Records from a collection:
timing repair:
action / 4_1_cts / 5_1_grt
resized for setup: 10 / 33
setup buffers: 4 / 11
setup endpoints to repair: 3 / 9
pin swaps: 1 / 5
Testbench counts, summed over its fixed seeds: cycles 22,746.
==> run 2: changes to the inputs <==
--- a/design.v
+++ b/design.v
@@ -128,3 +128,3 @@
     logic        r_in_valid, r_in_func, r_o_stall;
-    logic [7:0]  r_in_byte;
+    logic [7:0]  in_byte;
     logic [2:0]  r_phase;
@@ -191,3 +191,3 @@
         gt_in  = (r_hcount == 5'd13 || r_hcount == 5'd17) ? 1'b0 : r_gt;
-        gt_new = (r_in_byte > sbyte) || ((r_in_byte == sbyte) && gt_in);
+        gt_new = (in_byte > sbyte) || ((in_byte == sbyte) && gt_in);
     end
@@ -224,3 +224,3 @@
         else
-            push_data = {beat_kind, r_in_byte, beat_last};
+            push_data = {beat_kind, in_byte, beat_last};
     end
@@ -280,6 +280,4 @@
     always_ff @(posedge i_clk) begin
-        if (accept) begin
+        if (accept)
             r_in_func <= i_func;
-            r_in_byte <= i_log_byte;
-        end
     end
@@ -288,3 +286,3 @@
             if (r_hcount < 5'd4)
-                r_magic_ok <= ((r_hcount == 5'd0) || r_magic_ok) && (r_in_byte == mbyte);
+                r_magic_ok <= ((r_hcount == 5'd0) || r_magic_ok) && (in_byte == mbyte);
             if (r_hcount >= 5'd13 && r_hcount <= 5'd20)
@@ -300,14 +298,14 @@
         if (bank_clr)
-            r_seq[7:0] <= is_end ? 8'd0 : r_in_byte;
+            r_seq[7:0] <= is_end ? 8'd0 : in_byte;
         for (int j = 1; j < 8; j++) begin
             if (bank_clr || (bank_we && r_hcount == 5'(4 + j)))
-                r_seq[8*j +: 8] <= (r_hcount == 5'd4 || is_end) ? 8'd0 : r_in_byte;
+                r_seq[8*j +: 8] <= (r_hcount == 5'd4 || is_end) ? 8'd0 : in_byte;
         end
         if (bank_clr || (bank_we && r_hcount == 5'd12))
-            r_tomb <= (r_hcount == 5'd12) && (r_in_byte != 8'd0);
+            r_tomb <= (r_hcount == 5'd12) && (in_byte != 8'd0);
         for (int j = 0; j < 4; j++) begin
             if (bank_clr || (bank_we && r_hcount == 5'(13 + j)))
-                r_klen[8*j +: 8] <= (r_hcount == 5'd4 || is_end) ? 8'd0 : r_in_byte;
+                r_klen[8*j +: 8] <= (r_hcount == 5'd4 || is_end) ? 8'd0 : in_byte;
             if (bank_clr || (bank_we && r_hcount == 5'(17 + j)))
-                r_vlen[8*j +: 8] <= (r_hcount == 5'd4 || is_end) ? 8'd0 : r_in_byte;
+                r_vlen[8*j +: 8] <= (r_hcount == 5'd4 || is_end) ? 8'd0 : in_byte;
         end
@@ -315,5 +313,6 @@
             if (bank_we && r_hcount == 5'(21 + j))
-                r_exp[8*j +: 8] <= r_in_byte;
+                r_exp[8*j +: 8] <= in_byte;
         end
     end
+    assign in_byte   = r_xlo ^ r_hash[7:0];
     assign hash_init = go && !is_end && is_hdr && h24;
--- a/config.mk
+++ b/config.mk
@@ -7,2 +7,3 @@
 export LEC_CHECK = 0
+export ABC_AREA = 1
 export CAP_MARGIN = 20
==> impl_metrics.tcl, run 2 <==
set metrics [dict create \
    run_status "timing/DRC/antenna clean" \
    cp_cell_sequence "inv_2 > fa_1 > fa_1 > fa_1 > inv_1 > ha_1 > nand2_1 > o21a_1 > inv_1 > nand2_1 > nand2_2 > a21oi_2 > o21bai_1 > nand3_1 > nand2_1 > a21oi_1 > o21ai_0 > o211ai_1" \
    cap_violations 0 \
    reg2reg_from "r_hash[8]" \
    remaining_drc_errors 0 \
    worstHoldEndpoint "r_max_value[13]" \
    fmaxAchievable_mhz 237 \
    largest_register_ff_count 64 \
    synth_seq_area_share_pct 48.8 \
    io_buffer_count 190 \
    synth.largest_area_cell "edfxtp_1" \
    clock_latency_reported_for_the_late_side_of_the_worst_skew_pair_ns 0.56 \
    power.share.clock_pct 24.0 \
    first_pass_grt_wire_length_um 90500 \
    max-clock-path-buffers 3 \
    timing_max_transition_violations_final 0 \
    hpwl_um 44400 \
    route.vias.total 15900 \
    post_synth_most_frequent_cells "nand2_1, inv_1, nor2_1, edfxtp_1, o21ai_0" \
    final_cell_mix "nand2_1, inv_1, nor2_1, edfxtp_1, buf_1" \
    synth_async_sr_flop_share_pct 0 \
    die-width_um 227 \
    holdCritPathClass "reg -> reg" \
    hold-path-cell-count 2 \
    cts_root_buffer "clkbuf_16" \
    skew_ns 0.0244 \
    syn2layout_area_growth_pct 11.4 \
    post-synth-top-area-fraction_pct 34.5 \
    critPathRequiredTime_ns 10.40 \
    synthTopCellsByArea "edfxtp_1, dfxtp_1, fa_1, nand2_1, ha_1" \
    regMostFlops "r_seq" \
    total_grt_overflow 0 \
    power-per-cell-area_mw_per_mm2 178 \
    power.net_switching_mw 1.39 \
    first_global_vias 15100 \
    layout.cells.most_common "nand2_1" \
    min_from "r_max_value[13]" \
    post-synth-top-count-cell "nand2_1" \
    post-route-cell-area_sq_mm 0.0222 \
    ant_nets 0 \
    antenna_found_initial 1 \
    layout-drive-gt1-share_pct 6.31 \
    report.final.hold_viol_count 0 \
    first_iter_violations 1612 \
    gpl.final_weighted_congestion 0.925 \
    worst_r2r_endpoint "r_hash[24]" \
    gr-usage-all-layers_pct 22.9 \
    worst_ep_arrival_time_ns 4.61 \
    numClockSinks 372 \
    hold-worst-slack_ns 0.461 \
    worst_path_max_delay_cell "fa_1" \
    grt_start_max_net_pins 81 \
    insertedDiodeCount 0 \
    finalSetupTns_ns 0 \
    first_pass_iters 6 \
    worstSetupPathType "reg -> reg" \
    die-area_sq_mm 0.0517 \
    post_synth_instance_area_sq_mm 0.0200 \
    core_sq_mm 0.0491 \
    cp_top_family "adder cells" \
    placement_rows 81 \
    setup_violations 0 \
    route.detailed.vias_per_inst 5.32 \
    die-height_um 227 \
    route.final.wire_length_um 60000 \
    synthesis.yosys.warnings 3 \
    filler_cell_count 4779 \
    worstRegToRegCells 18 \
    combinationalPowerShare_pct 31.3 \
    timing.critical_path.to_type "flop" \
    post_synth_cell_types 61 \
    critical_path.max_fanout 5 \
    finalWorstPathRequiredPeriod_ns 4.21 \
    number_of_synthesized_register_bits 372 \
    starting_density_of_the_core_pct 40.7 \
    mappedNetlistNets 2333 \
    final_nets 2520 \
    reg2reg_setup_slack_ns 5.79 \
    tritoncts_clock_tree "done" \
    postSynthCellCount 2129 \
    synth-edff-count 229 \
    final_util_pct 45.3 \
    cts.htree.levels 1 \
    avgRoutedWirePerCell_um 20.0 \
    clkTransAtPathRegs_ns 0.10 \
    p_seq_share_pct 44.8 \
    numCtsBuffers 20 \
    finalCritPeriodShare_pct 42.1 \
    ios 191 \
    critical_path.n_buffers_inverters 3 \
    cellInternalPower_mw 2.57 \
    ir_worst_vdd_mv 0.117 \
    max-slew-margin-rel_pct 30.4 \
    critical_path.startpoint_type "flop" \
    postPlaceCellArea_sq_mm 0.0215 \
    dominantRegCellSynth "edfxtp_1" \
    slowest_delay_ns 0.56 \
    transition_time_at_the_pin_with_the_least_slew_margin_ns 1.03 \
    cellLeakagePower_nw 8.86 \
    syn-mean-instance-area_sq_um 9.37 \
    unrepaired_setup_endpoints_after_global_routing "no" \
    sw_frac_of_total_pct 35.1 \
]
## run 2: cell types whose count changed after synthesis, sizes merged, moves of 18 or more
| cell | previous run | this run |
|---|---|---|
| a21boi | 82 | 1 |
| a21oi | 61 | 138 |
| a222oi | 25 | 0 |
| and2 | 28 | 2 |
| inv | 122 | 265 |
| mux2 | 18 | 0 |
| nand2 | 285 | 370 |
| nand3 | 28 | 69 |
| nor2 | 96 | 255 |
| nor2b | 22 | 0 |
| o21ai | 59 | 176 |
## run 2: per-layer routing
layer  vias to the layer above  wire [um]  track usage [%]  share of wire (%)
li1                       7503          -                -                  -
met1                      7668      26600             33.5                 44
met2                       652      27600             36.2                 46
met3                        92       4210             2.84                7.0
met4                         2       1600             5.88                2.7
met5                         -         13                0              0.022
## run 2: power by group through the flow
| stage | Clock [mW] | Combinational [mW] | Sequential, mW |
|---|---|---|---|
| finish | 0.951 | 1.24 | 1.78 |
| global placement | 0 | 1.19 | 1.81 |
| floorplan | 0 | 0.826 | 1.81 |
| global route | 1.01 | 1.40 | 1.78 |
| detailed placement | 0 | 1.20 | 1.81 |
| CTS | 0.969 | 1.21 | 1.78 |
Context: an optimization exercise on an open-source flow, tuned for small area, a short achievable clock period and few clock cycles per item. The choices shown serve that exercise and are no tape-out recipe.
Where RTL was checked, it was by simulation tests only, not by an equivalence proof against the original.
Power and IR drop assume default switching activity.

trial 5:
==> flow/design.v (excerpt) <==
module text_line_statistics_top #(
   parameter int COUNT_BITS = tls_pkg::COUNT_BITS_DEFAULT
) (
   input  wire logic                           clock,
   input  wire logic                           reset,
   input  wire logic                           req_tvalid,
   output logic                                req_tready,
   input  wire logic [tls_pkg::BYTE_BITS-1:0]  req_tdata,   
   input  wire logic                           req_tuser,   
   output logic                                rsp_tvalid,
   input  wire logic                           rsp_tready,
   output logic [tls_pkg::RSP_BITS-1:0]        rsp_tdata
);
==> module tls_totals, before the edit <==
module tls_totals #(
   parameter int COUNT_BITS = tls_pkg::COUNT_BITS_DEFAULT
) (
   input  wire logic                    clock,
   input  wire logic                    reset,
   input  wire logic                    start,       
   output logic                         done,        
   input  wire logic [COUNT_BITS-1:0]   file_bytes,
   input  wire logic [COUNT_BITS-1:0]   file_lines,
   input  wire logic [COUNT_BITS-1:0]   file_empty,
   output logic [7*COUNT_BITS-1:0]      words
);
   localparam int H = COUNT_BITS / 2;
   localparam int N = 14;
   localparam logic [H-1:0] ALL_ONES = '1;
   logic [H-1:0]          c_ff [0:N-1];
   logic [6:0]            w_ff;        
   logic                  stale_ff;
   logic                  hi_ff, add_ff, max_ff, cin_ff;
   logic                  pick_b_ff, pick_ones_ff, fix_ff;
   logic                  add_lo_ff, min_lo_ff, max_lo_ff;    
   logic [H-1:0]          b_ff;        
   logic [H-1:0]          bh_ff;       
   logic                  run, lo_step, next_word;
   logic                  nw_add, nw_max;
   logic [COUNT_BITS-1:0] nw16;
   logic [H-1:0]          b_raw, b_lo, r, fix;
   logic [H-1:0]          sum;
   logic                  cy, c16, use_sum;
   logic [H-1:0]          r_other;
   assign run       = |w_ff;
   assign lo_step   = run && !hi_ff;
   assign next_word = start || (run && hi_ff);    
   assign done      = w_ff[6] && hi_ff;
   assign nw_add = start || w_ff[0] || w_ff[1];
   assign nw_max = w_ff[3] || w_ff[5];
   logic ld_b_ff, ld_l_ff, ld_e_ff, ld_inv_ff;
   always_ff @(posedge clock) begin
      if (reset || (run && hi_ff && (w_ff[5] || w_ff[6]))) begin
         {ld_b_ff, ld_l_ff, ld_e_ff, ld_inv_ff} <= 4'b1000;         
      end else if (start) begin
         {ld_b_ff, ld_l_ff, ld_e_ff, ld_inv_ff} <= 4'b0100;         
      end else if (run && hi_ff) begin
         ld_b_ff   <= w_ff[1] || w_ff[2];                            
         ld_l_ff   <= w_ff[3] || w_ff[4];                            
         ld_e_ff   <= w_ff[0];                                       
         ld_inv_ff <= !w_ff[0];                                      
      end
   end
   always_comb begin
      nw16 = ({COUNT_BITS{ld_b_ff}} & file_bytes) |
             ({COUNT_BITS{ld_l_ff}} & file_lines) |
             ({COUNT_BITS{ld_e_ff}} & file_empty);
      nw16 = nw16 ^ {COUNT_BITS{ld_inv_ff}};
   end
   function automatic logic [2*H-1:0] prefix(input logic [H-1:0] x, input logic [H-1:0] y);
      logic [H-1:0] g, p, gn, pn;
      g = x & y;
      p = x | y;
      for (int d = 1; d < H; d = d * 2) begin
         gn = g;
         pn = p;
         for (int i = d; i < H; i++) begin
            gn[i] = g[i] | (p[i] & g[i-d]);
            pn[i] = p[i] & p[i-d];
         end
         g = gn;
         p = pn;
      end
      prefix = {g, p};    
   endfunction
   logic [H-1:0] gl, pl, gh, ph, xl;
   assign {gl, pl} = prefix(c_ff[0], b_ff);
   assign {gh, ph} = prefix(c_ff[1], bh_ff);
   assign xl       = (c_ff[0] | b_ff) & ~(c_ff[0] & b_ff);
   always_comb begin
      sum[0] = xl[0] ^ cin_ff;
      for (int i = 1; i < H; i++) begin
         sum[i] = xl[i] ^ (gl[i-1] | (pl[i-1] & cin_ff));
      end
   end
   assign cy  = gl[H-1] | (pl[H-1] & cin_ff);
   assign c16 = (gh[H-1] | (ph[H-1] & gl[H-1])) | (ph[H-1] & pl[H-1] & cin_ff);
   always_ff @(posedge clock) begin
      if (reset) begin
         w_ff     <= '0;
         stale_ff <= 1'b1;
      end else begin
         if (start) begin
            w_ff <= 7'd1;
         end else if (run && hi_ff) begin
            w_ff <= {w_ff[5:0], 1'b0};
         end
         if (done) begin
            stale_ff <= 1'b0;
         end
      end
   end
   always_ff @(posedge clock) begin
      hi_ff <= lo_step;
      if (next_word) begin
         add_ff <= nw_add;
         max_ff <= nw_max;
         b_ff   <= nw16[H-1:0];
         bh_ff  <= nw16[COUNT_BITS-1:H];
      end else begin
         b_ff   <= bh_ff;
      end
      cin_ff       <= next_word ? !nw_add : cy;
      add_lo_ff    <= next_word && nw_add;
      min_lo_ff    <= next_word && !nw_add && !nw_max;
      max_lo_ff    <= next_word && nw_max;
      pick_b_ff    <= stale_ff || (min_lo_ff && c16) || (max_lo_ff && !c16);
      pick_ones_ff <= add_lo_ff && c16;
      fix_ff       <= !stale_ff && (((add_lo_ff || min_lo_ff) && c16) || (max_lo_ff && !c16));
   end
   assign b_raw = add_ff ? b_ff : ~b_ff;
   assign use_sum = add_ff && !pick_b_ff && !pick_ones_ff;
   always_comb begin
      if (pick_b_ff)         r_other = b_raw;
      else if (pick_ones_ff) r_other = ALL_ONES;
      else                   r_other = c_ff[0];
   end
   assign r = use_sum ? sum : r_other;
   always_comb begin
      if (w_ff[0] || w_ff[3] || w_ff[4])      b_lo = file_bytes[H-1:0];
      else if (w_ff[1] || w_ff[5] || w_ff[6]) b_lo = file_lines[H-1:0];
      else                                    b_lo = file_empty[H-1:0];
   end
   assign fix = fix_ff ? (add_ff ? ALL_ONES : b_lo) : c_ff[N-1];
   always_ff @(posedge clock) begin
      if (run) begin
         for (int i = 0; i < N - 2; i++) begin
            c_ff[i] <= c_ff[i+1];
         end
         c_ff[N-2] <= fix;
         c_ff[N-1] <= r;
      end
   end
   always_comb begin
      for (int i = 0; i < N; i++) begin
         words[i*H +: H] = c_ff[i];
      end
   end
endmodule
This design comes from an exercise in tuning for small area, a short achievable clock period and few clock cycles per item on the open sky130 flow, not from production work. Only simulation tests tie the RTL to the original design; equivalence was not proved. Power and IR drop assume default switching activity.

==> flow/design.v <==
`default_nettype none
package hqc_pkg;
    localparam int N = 97;
    localparam int WEIGHT = 6;
    localparam int LOC_W = 7;
    localparam int IDX_W = 3;
    localparam int MSG_W = 8;
    localparam int REP = 12;
    localparam int WORD_W = 32;
    localparam int POLY_WORDS = 4;
    typedef logic [N-1:0] poly_t;
    typedef logic [LOC_W-1:0] loc_t;
    localparam logic [5:0] ADDR_CTRL = 6'd0;
    localparam logic [5:0] ADDR_H = 6'd1;
    localparam logic [5:0] ADDR_S = 6'd5;
    localparam logic [5:0] ADDR_R1 = 6'd9;
    localparam logic [5:0] ADDR_R2 = 6'd15;
    localparam logic [5:0] ADDR_E = 6'd21;
    localparam logic [5:0] ADDR_MSG = 6'd27;
    localparam logic [5:0] ADDR_U = 6'd28;
    localparam logic [5:0] ADDR_V = 6'd32;
    typedef enum logic {
        JOB_U,
        JOB_V
    } job_t;
    typedef enum logic [1:0] {
        SEQ_IDLE,
        SEQ_ISSUE_U,
        SEQ_ISSUE_V,
        SEQ_WAIT
    } seq_state_t;
endpackage
`default_nettype wire
`timescale 1ns/1ps
`default_nettype none
module hqc_encrypt (
    input  wire logic        clk,
    input  wire logic        rst,
    input  wire logic        wb_cyc,
    input  wire logic        wb_stb,
    input  wire logic        wb_we,
    input  wire logic [5:0]  wb_adr,
    input  wire logic [31:0] wb_dat_i,
    output logic [31:0]      wb_dat_o,
    output logic             wb_ack
);
    localparam int N = 97;
    logic [N-1:0] h_reg;
    logic [N-1:0] s_reg;
    logic [N-1:0] acc_p;
    logic [N-1:0] acc_q;
    logic [6:0]   r1_loc [6];
    logic [6:0]   r2_loc [6];
    logic [6:0]   e_loc [6];
    logic [7:0]   msg_reg;
    localparam int KA = 3;
    logic [3:0]   n;
    logic         started;
    logic         ph;
    logic [N-1:0] r_reg;
    logic [6-KA:0] amt_b;
    logic [6:0]   amt_a;
    logic [6:0]   loc_b;
    logic access, wr, busy, go;
    logic [7:0]  dat_g;
    assign access = wb_cyc && wb_stb && !wb_ack;
    assign busy = (n != 4'd0);
    assign wr = access && wb_we && !busy;
    assign go = wr && (wb_adr == 6'd0) && wb_dat_i[0] && !rst;
    assign dat_g = wb_dat_i[7:0] & {8{!rst}};
    always_ff @(posedge clk) begin
        if (rst) wb_ack <= 1'b0;
        else wb_ack <= access;
    end
    logic [127:0] h_pad, s_pad, p_pad, q_pad;
    logic [3:0] h_ok, s_ok;
    logic [N-1:0] h_val, s_val;
    assign h_val = h_reg & {{1{h_ok[3]}}, {32{h_ok[2]}}, {32{h_ok[1]}}, {32{h_ok[0]}}};
    assign s_val = s_reg & {{1{s_ok[3]}}, {32{s_ok[2]}}, {32{s_ok[1]}}, {32{s_ok[0]}}};
    assign h_pad = {31'b0, h_val};
    assign s_pad = {31'b0, s_val};
    assign p_pad = {31'b0, acc_p};
    assign q_pad = {31'b0, acc_q};
    always_ff @(posedge clk) begin
        for (int k = 0; k < 3; k++) begin
            if (wr && wb_adr == 6'(1 + k)) h_reg[32*k +: 32] <= wb_dat_i;
            if (wr && wb_adr == 6'(5 + k)) s_reg[32*k +: 32] <= wb_dat_i;
        end
        if (wr && wb_adr == 6'd4) h_reg[96] <= wb_dat_i[0];
        if (wr && wb_adr == 6'd8) s_reg[96] <= wb_dat_i[0];
        for (int k = 0; k < 4; k++) begin
            if (rst) h_ok[k] <= 1'b0;
            else if (wr && wb_adr == 6'(1 + k)) h_ok[k] <= 1'b1;
            if (rst) s_ok[k] <= 1'b0;
            else if (wr && wb_adr == 6'(5 + k)) s_ok[k] <= 1'b1;
        end
        for (int j = 0; j < 6; j++) begin
            if (rst || (wr && wb_adr == 6'(9 + j)))  r1_loc[j] <= dat_g[6:0];
            if (rst || (wr && wb_adr == 6'(15 + j))) r2_loc[j] <= dat_g[6:0];
            if (rst || (wr && wb_adr == 6'(21 + j))) e_loc[j] <= dat_g[6:0];
        end
        if (rst || (wr && wb_adr == 6'd27)) msg_reg <= dat_g[7:0];
    end
    logic [31:0] rd_data;
    logic done_vis, busy_vis;
    assign done_vis = (n == 4'd0) ? started : (n >= 4'd10);
    assign busy_vis = busy && !(n >= 4'd10);
    logic [35:0] sel;
    always_comb begin
        for (int a = 0; a < 36; a++) sel[a] = (wb_adr == 6'(a));
    end
    always_comb begin
        rd_data = {30'b0, done_vis & sel[0], busy_vis & sel[0]};
        for (int k = 0; k < 4; k++) begin
            rd_data = rd_data | (h_pad[32*k +: 32] & {32{sel[1 + k]}});
            rd_data = rd_data | (s_pad[32*k +: 32] & {32{sel[5 + k]}});
            rd_data = rd_data | (p_pad[32*k +: 32] & {32{(sel[28 + k] && ph) || (sel[32 + k] && !ph)}});
            rd_data = rd_data | (q_pad[32*k +: 32] & {32{(sel[28 + k] && !ph) || (sel[32 + k] && ph)}});
        end
        for (int j = 0; j < 6; j++) begin
            rd_data[6:0] = rd_data[6:0] | (r1_loc[j] & {7{sel[9 + j]}});
            rd_data[6:0] = rd_data[6:0] | (r2_loc[j] & {7{sel[15 + j]}});
            rd_data[6:0] = rd_data[6:0] | (e_loc[j] & {7{sel[21 + j]}});
        end
        rd_data[7:0] = rd_data[7:0] | (msg_reg & {8{sel[27]}});
    end
    always_ff @(posedge clk) wb_dat_o <= rd_data;
    always_ff @(posedge clk) begin
        if (rst) begin
            n <= 4'd0;
            started <= 1'b0;
        end else if (go) begin
            n <= 4'd1;
            started <= 1'b1;
        end else if (busy) begin
            n <= (n == 4'd11) ? 4'd0 : n + 4'd1;
        end
    end
    logic [5:0] ja_busy;
    always_comb begin
        for (int j = 0; j < 6; j++) ja_busy[j] = ((n + 4'd2) >> 1) == 4'(j);
        ja_busy[0] = (n >= 4'd10);
    end
    logic [5:0] ja_oh;
    always_comb begin
        for (int j = 0; j < 6; j++) ja_oh[j] = ((n + 4'd1) >> 1) == 4'(j);
        ja_oh[0] = (n == 4'd0) || (n == 4'd11);
    end
    logic [6:0] amt_nx, amt_busy;
    always_comb begin
        amt_busy = '0;
        for (int j = 0; j < 6; j++) amt_busy = amt_busy | (r2_loc[j] & {7{ja_busy[j]}});
        if (rst) amt_nx = '0;
        else if (busy) amt_nx = amt_busy;
        else if (wr && wb_adr == 6'd15) amt_nx = dat_g[6:0];
        else amt_nx = r2_loc[0];
        if (go) amt_nx = r2_loc[1];
    end
    always_ff @(posedge clk) amt_a <= amt_nx;
    always_ff @(posedge clk) begin
        if (rst) ph <= 1'b0;
        else ph <= !ph;
    end
    logic [3:0] sel_h, sel_s;
    always_ff @(posedge clk) begin
        for (int k = 0; k < 4; k++) begin
            sel_h[k] <= !rst && !ph && (h_ok[k] || (wr && wb_adr == 6'(1 + k)));
            sel_s[k] <= !rst && ph && (s_ok[k] || (wr && wb_adr == 6'(5 + k)));
        end
    end
    logic [N-1:0] in_a;
    logic [N-1:0] rot_a;
    always_comb begin
        for (int i = 0; i < N; i++) in_a[i] = (h_reg[i] & sel_h[i / 32] & !rst) | (s_reg[i] & sel_s[i / 32] & !rst);
    end
    logic [N-1:0] sa [KA+1];
    assign sa[0] = in_a;
    genvar k, i;
    generate
        for (k = 0; k < KA; k++) begin : g_sa
            for (i = 0; i < N; i++) begin : g_bit
                assign sa[k+1][i] = amt_a[k] ? sa[k][(i + N - ((1 << k) % N)) % N] : sa[k][i];
            end
        end
    endgenerate
    assign rot_a = sa[KA];
    logic [6:0] loc_a;
    always_comb begin
        loc_a = '0;
        for (int j = 0; j < 6; j++) loc_a = loc_a | ((ph ? r1_loc[j] : e_loc[j]) & {7{ja_oh[j]}});
    end
    always_ff @(posedge clk) begin
        r_reg <= rot_a;
        amt_b <= amt_a[6:KA];
        loc_b <= rst ? 7'd0 : loc_a;
    end
    logic [N-1:0] flip;
    logic [N-1:0] rot_b;
    logic [N-1:0] term;
    always_comb begin
        for (int b = 0; b < N; b++) flip[b] = (loc_b == 7'(b));
    end
    logic [N-1:0] sb [8-KA];
    assign sb[0] = r_reg;
    generate
        for (k = 0; k < 7 - KA; k++) begin : g_sb
            for (i = 0; i < N; i++) begin : g_bit
                assign sb[k+1][i] = amt_b[k] ? sb[k][(i + N - ((1 << (k + KA)) % N)) % N] : sb[k][i];
            end
        end
    endgenerate
    assign rot_b = sb[7-KA];
    assign term = rot_b ^ flip;
    logic clr, add;
    logic [N-1:0] codeword;
    assign clr = go || rst;
    assign add = (go || busy) && !rst;
    always_comb begin
        codeword = '0;
        for (int b = 0; b < 96; b++) codeword[b] = msg_reg[b / 12];
    end
    always_ff @(posedge clk) begin
        acc_p <= ((acc_q & {N{!clr}}) | (codeword & {N{go && ph}})) ^ (term & {N{add}});
        acc_q <= (acc_p & {N{!clr}}) | (codeword & {N{go && !ph}});
    end
endmodule
`default_nettype wire
Settings: LEC_CHECK=0, CAP_MARGIN=30, CORE_MARGIN=2, CORE_UTILIZATION=40, CTS_CLUSTER_DIAMETER=70, CTS_CLUSTER_SIZE=20, SETUP_SLACK_MARGIN=4.2, SLEW_MARGIN=40; clock period 7.0 ns.
standard.sh (not shown) runs the stock make flow with config.mk's settings and CLKGATE_MAP_FILE= SYNTH_SCRIPT=/design/flow/synth_recipe.tcl, a recipe that flattens the netlist after the stock synthesis.
==> flow/flow/run.sh <==
#!/bin/bash
# The standard layout (standard.sh: ORFS synthesis to finish), with one
# change: the port buffers that global placement inserts are buf_4 cells
# instead of the default delay buffer, which is slow on input and output paths.
set -uo pipefail
export BUFFER_PORTS_ARGS="-buffer_cell sky130_fd_sc_hd__buf_4"
bash standard.sh finish > flow_make.log 2>&1
Testbench counts at the start, summed over its fixed seeds: cycles 6,720, jobs 96.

WORK TASK:
Looking back over the data above, restate word for word the lines that begin at the line with "if (bank_clr || (bank_we && r_hcount == 5'(13" and end at the line with "largest_register_ff_count 64 \", inclusive.

SOLUTION:
             if (bank_clr || (bank_we && r_hcount == 5'(13 + j)))
-                r_klen[8*j +: 8] <= (r_hcount == 5'd4 || is_end) ? 8'd0 : r_in_byte;
+                r_klen[8*j +: 8] <= (r_hcount == 5'd4 || is_end) ? 8'd0 : in_byte;
             if (bank_clr || (bank_we && r_hcount == 5'(17 + j)))
-                r_vlen[8*j +: 8] <= (r_hcount == 5'd4 || is_end) ? 8'd0 : r_in_byte;
+                r_vlen[8*j +: 8] <= (r_hcount == 5'd4 || is_end) ? 8'd0 : in_byte;
         end
@@ -315,5 +313,6 @@
             if (bank_we && r_hcount == 5'(21 + j))
-                r_exp[8*j +: 8] <= r_in_byte;
+                r_exp[8*j +: 8] <= in_byte;
         end
     end
+    assign in_byte   = r_xlo ^ r_hash[7:0];
     assign hash_init = go && !is_end && is_hdr && h24;
--- a/config.mk
+++ b/config.mk
@@ -7,2 +7,3 @@
 export LEC_CHECK = 0
+export ABC_AREA = 1
 export CAP_MARGIN = 20
==> impl_metrics.tcl, run 2 <==
set metrics [dict create \
    run_status "timing/DRC/antenna clean" \
    cp_cell_sequence "inv_2 > fa_1 > fa_1 > fa_1 > inv_1 > ha_1 > nand2_1 > o21a_1 > inv_1 > nand2_1 > nand2_2 > a21oi_2 > o21bai_1 > nand3_1 > nand2_1 > a21oi_1 > o21ai_0 > o211ai_1" \
    cap_violations 0 \
    reg2reg_from "r_hash[8]" \
    remaining_drc_errors 0 \
    worstHoldEndpoint "r_max_value[13]" \
    fmaxAchievable_mhz 237 \
    largest_register_ff_count 64 \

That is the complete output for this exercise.